2:47 PM
 | 
Mar 14, 2019
 |  BC Extra  |  Politics & Policy

FDA guidances round out 'modernized' trial design framework

In line with outgoing FDA Commissioner Scott Gottlieb's push to modernize drug, biologic and device development, FDA released additional guidances Thursday to help sponsors design trials more efficiently, including a framework on targeted drug and biologic development. Gottlieb previewed the guidances in an interview with BioCentury last week (see "Gottlieb's Exit Interview").

"Modernizing clinical trials is an agency wide priority," Gottlieb said in a statement. "Without a more agile clinical research enterprise capable of testing more therapies or combinations of therapies against an expanding array of targets more efficiently and at lower total cost, important therapeutic opportunities may be delayed or discarded because we can’t afford to run trials needed to validate them."

In the first guidance, FDA broke down enrichment strategies to target enrollment in clinical trials to groups of patients more likely to reveal a treatment effect based on clinical laboratory tests, genomic or proteomic factors.

Enrichment can reduce the required size or duration of trials.

"The lower the prevalence of marker-positive patients in the unselected population and the smaller the treatment effect in the marker-negative population, the more the sample size can be reduced in a study of marker-positive patients compared to a study in an unselected population," FDA said in the guidance. For example, when the prevalence of marker-positive patients is 25% and no treatment effect is expected in the 75% of marker-negative patients, a trial that enrolled only marker-positive patients would require one-sixteenth the amount of patients than a trial in an unselected population.

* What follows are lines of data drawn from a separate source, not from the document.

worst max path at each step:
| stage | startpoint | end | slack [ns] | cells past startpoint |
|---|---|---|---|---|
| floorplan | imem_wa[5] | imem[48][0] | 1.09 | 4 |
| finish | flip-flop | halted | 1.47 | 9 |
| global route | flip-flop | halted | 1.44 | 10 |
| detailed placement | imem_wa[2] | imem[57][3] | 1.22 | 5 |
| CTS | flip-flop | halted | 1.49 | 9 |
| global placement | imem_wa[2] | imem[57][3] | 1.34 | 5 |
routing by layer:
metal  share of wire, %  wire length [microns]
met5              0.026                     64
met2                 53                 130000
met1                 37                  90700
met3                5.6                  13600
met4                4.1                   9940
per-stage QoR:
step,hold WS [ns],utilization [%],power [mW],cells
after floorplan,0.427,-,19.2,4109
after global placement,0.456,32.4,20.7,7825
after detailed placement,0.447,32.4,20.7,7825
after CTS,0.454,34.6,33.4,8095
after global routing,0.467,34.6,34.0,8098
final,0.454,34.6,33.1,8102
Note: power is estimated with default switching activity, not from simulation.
--- src/rtl/seg_scan_ctrl.sv ---
// seg_scan_ctrl: time-multiplexed scan controller for a common-anode
// 7-segment bank. Display data is double-buffered and only swapped in at
// the end of a scan frame, so a value change never shows torn digits.
module seg_scan_ctrl #(
    parameter int NUM_DIGITS  = 8,
    parameter int REFRESH_DIV = 100000
) (
    input  logic                    clk,
    input  logic                    rst,
    input  logic                    load,
    input  logic [4*NUM_DIGITS-1:0] data_in,
    input  logic [NUM_DIGITS-1:0]   dp_in,
    input  logic [NUM_DIGITS-1:0]   digit_en,
    input  logic                    lzb,
    output logic [3:0]              hex,
    output logic [NUM_DIGITS-1:0]   an,
    output logic                    dp_n,
    output logic                    frame_done,
    output logic                    pending
);

    localparam int DW = $clog2(REFRESH_DIV);
    localparam int IW = $clog2(NUM_DIGITS);
    localparam logic [DW-1:0] DIV_LAST = DW'(REFRESH_DIV - 1);
    localparam logic [IW-1:0] IDX_LAST = IW'(NUM_DIGITS - 1);

    logic [DW-1:0]             div_cnt;
    logic [IW-1:0]             idx;
    logic [4*NUM_DIGITS-1:0]   disp_data;
    logic [NUM_DIGITS-1:0]     disp_dp;
    logic [4*NUM_DIGITS-1:0]   pend_data;
    logic [NUM_DIGITS-1:0]     pend_dp;

    logic                      tick;
    logic                      wrap;
    logic [NUM_DIGITS-1:0]     blank_vec;
    logic                      blank_cur;
    logic [3:0]                cur_nib;
    logic                      cur_dp;
    logic [NUM_DIGITS-1:0]     an_next;

    assign tick = (div_cnt == DIV_LAST);
    assign wrap = tick && (idx == IDX_LAST);

    // Refresh divider: one tick per digit slot
    always_ff @(posedge clk or posedge rst) begin
        if (rst) begin
            div_cnt <= '0;
        end else if (tick) begin
            div_cnt <= '0;
        end else begin
            div_cnt <= div_cnt + DW'(1);
        end
    end

    // Digit index: advances on tick, wraps at the last digit
    always_ff @(posedge clk or posedge rst) begin
        if (rst) begin
            idx <= '0;
        end else if (tick) begin
            if (idx == IDX_LAST) begin
                idx <= '0;
            end else begin
                idx <= idx + IW'(1);
            end
        end
    end

    // Double buffer: loads park in pend_*, commit to disp_* at frame wrap;
    // a load coinciding with wrap bypasses the pending stage so it still wins
    always_ff @(posedge clk or posedge rst) begin
        if (rst) begin
            disp_data <= '0;
            disp_dp   <= '0;
            pend_data <= '0;
            pend_dp   <= '0;
            pending   <= 1'b0;
        end else if (wrap) begin
            if (load) begin
                disp_data <= data_in;
                disp_dp   <= dp_in;
                pending   <= 1'b0;
            end else if (pending) begin
                disp_data <= pend_data;
                disp_dp   <= pend_dp;
                pending   <= 1'b0;
            end
        end else if (load) begin
            pend_data <= data_in;
            pend_dp   <= dp_in;
            pending   <= 1'b1;
        end
    end

    // Per-digit blanking: disabled digits, plus leading zeros when lzb is set
    // (scanned from the most significant digit down, digit 0 always exempt)
    always_comb begin
        logic        run_zero;
        int unsigned j;
        run_zero  = 1'b1;
        j         = 0;
        blank_vec = '0;
        for (int unsigned k = 0; k < NUM_DIGITS; k++) begin
            j         = NUM_DIGITS - 1 - k;
            run_zero  = run_zero & (disp_data[j*4 +: 4] == 4'h0);
            blank_vec[j] = ~digit_en[j] | (lzb & run_zero & (j != 0));
        end
    end

    // Current-digit selects feeding the output registers
    always_comb begin
        cur_nib   = disp_data[{idx, 2'b00} +: 4];
        cur_dp    = disp_dp[idx];
        blank_cur = blank_vec[idx];
        an_next   = '1;
        if (!blank_cur) begin
            an_next[idx] = 1'b0;
        end
    end

    // Registered outputs, one cycle behind idx
    always_ff @(posedge clk or posedge rst) begin
        if (rst) begin
            hex        <= '0;
            an         <= '1;
            dp_n       <= 1'b1;
            frame_done <= 1'b0;
        end else begin
            hex        <= cur_nib;
            an         <= an_next;
            dp_n       <= blank_cur ? 1'b1 : ~cur_dp;
            frame_done <= wrap;
        end
    end

endmodule
$ cat src/rtl/regfile_writeback_queue_pkg.sv
// Shared types and constants for the register-file writeback queue.
// The zero register is hardwired, so writes to it are dropped before the FIFO.
package regfile_writeback_queue_pkg;

    localparam int DEFAULT_WIDTH  = 64;
    localparam int DEFAULT_ADDR_W = 5;

    localparam logic [DEFAULT_ADDR_W-1:0] ZERO_REG = 5'd31;

    typedef struct packed {
        logic [DEFAULT_ADDR_W-1:0] address;
        logic [DEFAULT_WIDTH-1:0]  data;
    } wb_entry_t;

endpackage

$ cat src/rtl/regfile_writeback_queue_if.sv
// Producer handshakes, register-file write port and status of the writeback queue.
// master = producers/consumer side, slave = the queue itself.
interface regfile_writeback_queue_if
    import regfile_writeback_queue_pkg::*;
#(
    parameter int DEPTH  = 4,
    parameter int WIDTH  = DEFAULT_WIDTH,
    parameter int ADDR_W = DEFAULT_ADDR_W
);
    localparam int CNT_W = $clog2(DEPTH) + 1;

    logic              alu_valid;
    logic              alu_ready;
    logic [ADDR_W-1:0] alu_address;
    logic [WIDTH-1:0]  alu_data;

    logic              mem_valid;
    logic              mem_ready;
    logic [ADDR_W-1:0] mem_address;
    logic [WIDTH-1:0]  mem_data;

    logic [WIDTH-1:0]  rf_data;
    logic [ADDR_W-1:0] rf_address;
    logic              rf_write;

    logic [31:0]       pending;
    logic [CNT_W-1:0]  count;
    logic              empty;
    logic              full;

    modport master (
        output alu_valid, alu_address, alu_data,
        output mem_valid, mem_address, mem_data,
        input  alu_ready, mem_ready,
        input  rf_data, rf_address, rf_write,
        input  pending, count, empty, full
    );

    modport slave (
        input  alu_valid, alu_address, alu_data,
        input  mem_valid, mem_address, mem_data,
        output alu_ready, mem_ready,
        output rf_data, rf_address, rf_write,
        output pending, count, empty, full
    );

endinterface

$ cat src/rtl/regfile_writeback_queue_writeback_fifo.sv
// In-order FIFO with two pushes (push0 lands before push1) and one pop per cycle.
// Exposes per-slot valid bits and destination addresses for the pending mask.
module writeback_fifo
    import regfile_writeback_queue_pkg::*;
#(
    parameter int  DEPTH   = 4,
    parameter int  ADDR_W  = DEFAULT_ADDR_W,
    parameter type entry_t = wb_entry_t
) (
    input  logic                   clock,
    input  logic                   reset,
    input  logic                   push0,
    input  entry_t                 push0_entry,
    input  logic                   push1,
    input  entry_t                 push1_entry,
    input  logic                   pop,
    output entry_t                 head,
    output logic [$clog2(DEPTH):0] count,
    output logic [ADDR_W-1:0]      entry_address [DEPTH],
    output logic [DEPTH-1:0]       entry_valid
);
    localparam int PTR_W = $clog2(DEPTH);
    localparam int CNT_W = PTR_W + 1;

    entry_t           slots [DEPTH];
    logic [DEPTH-1:0] vld_q;
    logic [PTR_W-1:0] rd_ptr;
    logic [PTR_W-1:0] wr_ptr;
    logic [PTR_W-1:0] slot1;
    logic [CNT_W-1:0] cnt_q;

    // push1 alone still goes to wr_ptr so the FIFO never leaves a hole
    assign slot1 = push0 ? wr_ptr + PTR_W'(1) : wr_ptr;

    always_ff @(posedge clock) begin
        if (push0) slots[wr_ptr] <= push0_entry;
        if (push1) slots[slot1]  <= push1_entry;
    end

    // A slot freed by pop may be refilled on the same edge; the later set wins.
    always_ff @(posedge clock) begin
        if (reset) begin
            rd_ptr <= '0;
            wr_ptr <= '0;
            cnt_q  <= '0;
            vld_q  <= '0;
        end else begin
            if (pop) begin
                vld_q[rd_ptr] <= 1'b0;
                rd_ptr        <= rd_ptr + PTR_W'(1);
            end
            if (push0) vld_q[wr_ptr] <= 1'b1;
            if (push1) vld_q[slot1]  <= 1'b1;
            wr_ptr <= wr_ptr + PTR_W'(push0) + PTR_W'(push1);
            cnt_q  <= cnt_q + CNT_W'(push0) + CNT_W'(push1) - CNT_W'(pop);
        end
    end

    for (genvar i = 0; i < DEPTH; i++) begin : g_addr
        assign entry_address[i] = slots[i].address;
    end

    assign head        = slots[rd_ptr];
    assign count       = cnt_q;
    assign entry_valid = vld_q;

endmodule
### src/rtl/pipeline_pkg.sv
// ---------------------------------------------------------------------------
// pipeline_pkg : shared pipeline widths and writeback select encodings | rev 1.0
// ---------------------------------------------------------------------------
`default_nettype none

package pipeline_pkg;

  localparam int XLEN       = 32;
  localparam int REG_ADDR_W = 5;

  typedef enum logic [2:0] {
    SRC_ALU    = 3'd0,
    SRC_MEM    = 3'd1,
    SRC_IMM    = 3'd2,
    SRC_PC4    = 3'd3,
    SRC_CSR    = 3'd4,
    SRC_STATUS = 3'd5
  } result_src_e;

  typedef enum logic [1:0] {
    BYTES_WORD  = 2'b00,
    BYTES_BSEXT = 2'b01,
    BYTES_HSEXT = 2'b10,
    BYTES_BZEXT = 2'b11
  } result_bytes_e;

endpackage

`default_nettype wire

### src/rtl/load_extend.sv
// ---------------------------------------------------------------------------
// load_extend : combinational load lane extraction and sign/zero extension | rev 1.0
// ---------------------------------------------------------------------------
`default_nettype none

module load_extend #(
  parameter int XLEN = pipeline_pkg::XLEN
) (
  input  logic [XLEN-1:0]              data,
  input  logic [1:0]                   addr,
  input  pipeline_pkg::result_bytes_e  bytes,
  output logic [XLEN-1:0]              ext
);

  import pipeline_pkg::*;

  logic [XLEN-1:0] byte_sh;
  logic [XLEN-1:0] half_sh;

  // Shift the addressed lane down to bit 0; misaligned halves are not trapped here.
  assign byte_sh = data >> {addr, 3'b000};
  assign half_sh = data >> {addr[1], 4'b0000};

  always_comb begin
    ext = data;
    case (bytes)
      BYTES_BSEXT: ext = {{(XLEN-8){byte_sh[7]}}, byte_sh[7:0]};
      BYTES_HSEXT: ext = {{(XLEN-16){half_sh[15]}}, half_sh[15:0]};
      BYTES_BZEXT: ext = {{(XLEN-8){1'b0}}, byte_sh[7:0]};
      default:     ext = data;
    endcase
  end

endmodule

`default_nettype wire

### src/rtl/writeback_stage.sv
// ---------------------------------------------------------------------------
// writeback_stage : W pipeline register, load capture and result select;
// optional RETIRE_COUNT_EN adds a 64-bit instret counter       | rev 1.0
// ---------------------------------------------------------------------------
`default_nettype none

module writeback_stage #(
  parameter int XLEN       = pipeline_pkg::XLEN,
  parameter int REG_ADDR_W = pipeline_pkg::REG_ADDR_W
) (
  input  logic                  clk,
  input  logic                  rstn,
  input  logic                  stall_w,
  input  logic                  flush_w,
  input  logic                  valid_m,
  input  logic                  reg_write_m,
  input  logic [2:0]            result_src_m,
  input  logic [1:0]            result_bytes_m,
  input  logic [REG_ADDR_W-1:0] rd_m,
  input  logic [XLEN-1:0]       alu_result_m,
  input  logic [XLEN-1:0]       imm_ext_m,
  input  logic [XLEN-1:0]       pc_plus4_m,
  input  logic [XLEN-1:0]       c_reg_data_m,
  input  logic [XLEN-1:0]       status_m,
  input  logic [XLEN-1:0]       dout,
  output logic                  reg_write_w,
  output logic [REG_ADDR_W-1:0] rd_w,
  output logic [XLEN-1:0]       result_w,
  output logic                  valid_w
`ifdef RETIRE_COUNT_EN
  ,output logic [63:0]          instret
`endif
);

  import pipeline_pkg::*;

  logic                  valid_q;
  logic                  reg_write_q;
  logic [2:0]            src_q;
  logic [1:0]            bytes_q;
  logic [REG_ADDR_W-1:0] rd_q;
  logic [XLEN-1:0]       alu_q;
  logic [XLEN-1:0]       imm_q;
  logic [XLEN-1:0]       pc4_q;
  logic [XLEN-1:0]       csr_q;
  logic [XLEN-1:0]       status_q;
  logic [XLEN-1:0]       load_hold;
  logic                  fresh;
  logic [XLEN-1:0]       load_data;
  logic [XLEN-1:0]       load_ext;

  always_ff @(posedge clk or negedge rstn) begin
    if (!rstn) begin
      valid_q     <= 1'b0;
      reg_write_q <= 1'b0;
      src_q       <= '0;
      bytes_q     <= '0;
      rd_q        <= '0;
      alu_q       <= '0;
      imm_q       <= '0;
      pc4_q       <= '0;
      csr_q       <= '0;
      status_q    <= '0;
    end else if (flush_w) begin
      valid_q     <= 1'b0;
      reg_write_q <= 1'b0;
    end else if (!stall_w) begin
      valid_q     <= valid_m;
      reg_write_q <= reg_write_m;
      src_q       <= result_src_m;
      bytes_q     <= result_bytes_m;
      rd_q        <= rd_m;
      alu_q       <= alu_result_m;
      imm_q       <= imm_ext_m;
      pc4_q       <= pc_plus4_m;
      csr_q       <= c_reg_data_m;
      status_q    <= status_m;
    end
  end

  // Memory data is only live in the first W cycle; snapshot it so stalls see a stable value.
  always_ff @(posedge clk or negedge rstn) begin
    if (!rstn) begin
      load_hold <= '0;
      fresh     <= 1'b0;
    end else begin
      if (fresh) load_hold <= dout;
      fresh <= !stall_w && !flush_w;
    end
  end

  assign load_data = fresh ? dout : load_hold;

  load_extend #(.XLEN(XLEN)) u_load_extend (
    .data  (load_data),
    .addr  (alu_q[1:0]),
    .bytes (result_bytes_e'(bytes_q)),
    .ext   (load_ext)
  );

  always_comb begin
    result_w = '0;
    case (src_q)
      SRC_ALU:    result_w = alu_q;
      SRC_MEM:    result_w = load_ext;
      SRC_IMM:    result_w = imm_q;
      SRC_PC4:    result_w = pc4_q;
      SRC_CSR:    result_w = csr_q;
      SRC_STATUS: result_w = status_q;
      default:    result_w = '0;
    endcase
  end

  assign valid_w     = valid_q;
  assign rd_w        = rd_q;
  assign reg_write_w = valid_q & reg_write_q & (rd_q != '0);

`ifdef RETIRE_COUNT_EN
  always_ff @(posedge clk or negedge rstn) begin
    if (!rstn) begin
      instret <= '0;
    end else if (valid_q && !stall_w && !flush_w) begin
      instret <= instret + 64'd1;
    end
  end
`endif

endmodule

`default_nettype wire

### config.mk
export PLATFORM = sky130hd
export DESIGN_NAME = writeback_stage
export DESIGN_NICKNAME = d
export VERILOG_FILES = /design/src/rtl/pipeline_pkg.sv /design/src/rtl/load_extend.sv /design/src/rtl/writeback_stage.sv
export SDC_FILE = /design/constraint.sdc
export NUM_CORES = 1
export LEC_CHECK = 0
export CAP_MARGIN = 40
export CORE_MARGIN = 2
export CORE_UTILIZATION = 45
export DETAILED_ROUTE_END_ITERATION = 8
export PLACE_DENSITY = 0.82
export SLEW_MARGIN = 20
export SYNTH_ARGS = -nofsm -noshare
export SYNTH_HDL_FRONTEND = slang
export SYNTH_HIERARCHICAL = 1
export SYNTH_SLANG_ARGS = --single-unit
export TNS_END_PERCENT = 1
### constraint.sdc
create_clock -name clk -period 2.9 [get_ports clk]
set_input_delay 0.58 -clock clk [delete_from_list [all_inputs] [get_ports clk]]
set_output_delay 0.58 -clock clk [all_outputs]
set_load 0.01 [all_outputs]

The guidance also provided a framework on how to design adaptive enrichment trials, using I SPY-2 as an example, when there is incomplete information on the prevalence of a marker and/or the type and strength of the marker-outcome relationship.

A second guidance, published in a Q&A format, expands upon a 2013 guidance to help sponsors tailor risk-based monitoring plans for clinical trials based on the needs of the clinical investigation while focusing on those risks that have the greatest potential to adversely affect study quality, patient safety, and the collection and analysis of safety and efficacy endpoint data.

Gottlieb said that risk-based monitoring can be advanced using computerized algorithms that enable remote- and central trial monitoring, and through the development of advanced analytics to monitor data integrity as a trial is in process.

A third guidance published Thursday describes best practices for designing non-clinical studies, including in vitro and animal studies, to support the development of drugs to treat patients with severely debilitating or life threatening hematologic disorders, excluding cancer patients and the use of cell and gene therapies.